[Stored data entries]
· · · ·

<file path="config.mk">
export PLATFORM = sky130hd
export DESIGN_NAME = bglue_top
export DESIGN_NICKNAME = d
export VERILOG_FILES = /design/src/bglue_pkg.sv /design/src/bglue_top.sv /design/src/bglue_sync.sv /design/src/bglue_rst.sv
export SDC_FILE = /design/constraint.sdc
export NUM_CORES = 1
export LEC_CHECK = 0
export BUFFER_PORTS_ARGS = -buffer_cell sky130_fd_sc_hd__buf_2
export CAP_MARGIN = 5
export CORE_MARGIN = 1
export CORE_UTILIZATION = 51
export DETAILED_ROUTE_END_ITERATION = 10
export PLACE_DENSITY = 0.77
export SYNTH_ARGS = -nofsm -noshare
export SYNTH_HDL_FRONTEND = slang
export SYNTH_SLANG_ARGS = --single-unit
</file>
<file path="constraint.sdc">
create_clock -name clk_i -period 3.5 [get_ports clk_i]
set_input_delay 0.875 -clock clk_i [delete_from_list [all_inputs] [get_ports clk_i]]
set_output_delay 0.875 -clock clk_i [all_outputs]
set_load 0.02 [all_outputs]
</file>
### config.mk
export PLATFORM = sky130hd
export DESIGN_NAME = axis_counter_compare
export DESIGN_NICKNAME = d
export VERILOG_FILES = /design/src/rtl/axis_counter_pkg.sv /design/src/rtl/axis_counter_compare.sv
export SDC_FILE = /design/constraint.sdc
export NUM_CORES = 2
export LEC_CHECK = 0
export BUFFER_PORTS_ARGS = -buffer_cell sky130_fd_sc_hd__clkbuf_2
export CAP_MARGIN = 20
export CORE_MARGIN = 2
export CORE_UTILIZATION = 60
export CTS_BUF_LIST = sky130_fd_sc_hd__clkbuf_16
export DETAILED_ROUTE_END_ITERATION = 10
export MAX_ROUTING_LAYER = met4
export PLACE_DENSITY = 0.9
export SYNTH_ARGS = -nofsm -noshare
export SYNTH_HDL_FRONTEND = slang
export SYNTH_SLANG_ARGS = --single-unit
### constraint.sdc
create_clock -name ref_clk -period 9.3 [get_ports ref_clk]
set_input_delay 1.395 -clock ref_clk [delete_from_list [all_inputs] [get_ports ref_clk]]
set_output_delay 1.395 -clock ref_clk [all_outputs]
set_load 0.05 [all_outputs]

· · · ·

The answer is the records above restated word for word from their opening line through the line that holds "create_clock -name ref_clk", both included, and nothing else.

=== Task solution ===
<file path="config.mk">
export PLATFORM = sky130hd
export DESIGN_NAME = bglue_top
export DESIGN_NICKNAME = d
export VERILOG_FILES = /design/src/bglue_pkg.sv /design/src/bglue_top.sv /design/src/bglue_sync.sv /design/src/bglue_rst.sv
export SDC_FILE = /design/constraint.sdc
export NUM_CORES = 1
export LEC_CHECK = 0
export BUFFER_PORTS_ARGS = -buffer_cell sky130_fd_sc_hd__buf_2
export CAP_MARGIN = 5
export CORE_MARGIN = 1
export CORE_UTILIZATION = 51
export DETAILED_ROUTE_END_ITERATION = 10
export PLACE_DENSITY = 0.77
export SYNTH_ARGS = -nofsm -noshare
export SYNTH_HDL_FRONTEND = slang
export SYNTH_SLANG_ARGS = --single-unit
</file>
<file path="constraint.sdc">
create_clock -name clk_i -period 3.5 [get_ports clk_i]
set_input_delay 0.875 -clock clk_i [delete_from_list [all_inputs] [get_ports clk_i]]
set_output_delay 0.875 -clock clk_i [all_outputs]
set_load 0.02 [all_outputs]
</file>
### config.mk
export PLATFORM = sky130hd
export DESIGN_NAME = axis_counter_compare
export DESIGN_NICKNAME = d
export VERILOG_FILES = /design/src/rtl/axis_counter_pkg.sv /design/src/rtl/axis_counter_compare.sv
export SDC_FILE = /design/constraint.sdc
export NUM_CORES = 2
export LEC_CHECK = 0
export BUFFER_PORTS_ARGS = -buffer_cell sky130_fd_sc_hd__clkbuf_2
export CAP_MARGIN = 20
export CORE_MARGIN = 2
export CORE_UTILIZATION = 60
export CTS_BUF_LIST = sky130_fd_sc_hd__clkbuf_16
export DETAILED_ROUTE_END_ITERATION = 10
export MAX_ROUTING_LAYER = met4
export PLACE_DENSITY = 0.9
export SYNTH_ARGS = -nofsm -noshare
export SYNTH_HDL_FRONTEND = slang
export SYNTH_SLANG_ARGS = --single-unit
### constraint.sdc
create_clock -name ref_clk -period 9.3 [get_ports ref_clk]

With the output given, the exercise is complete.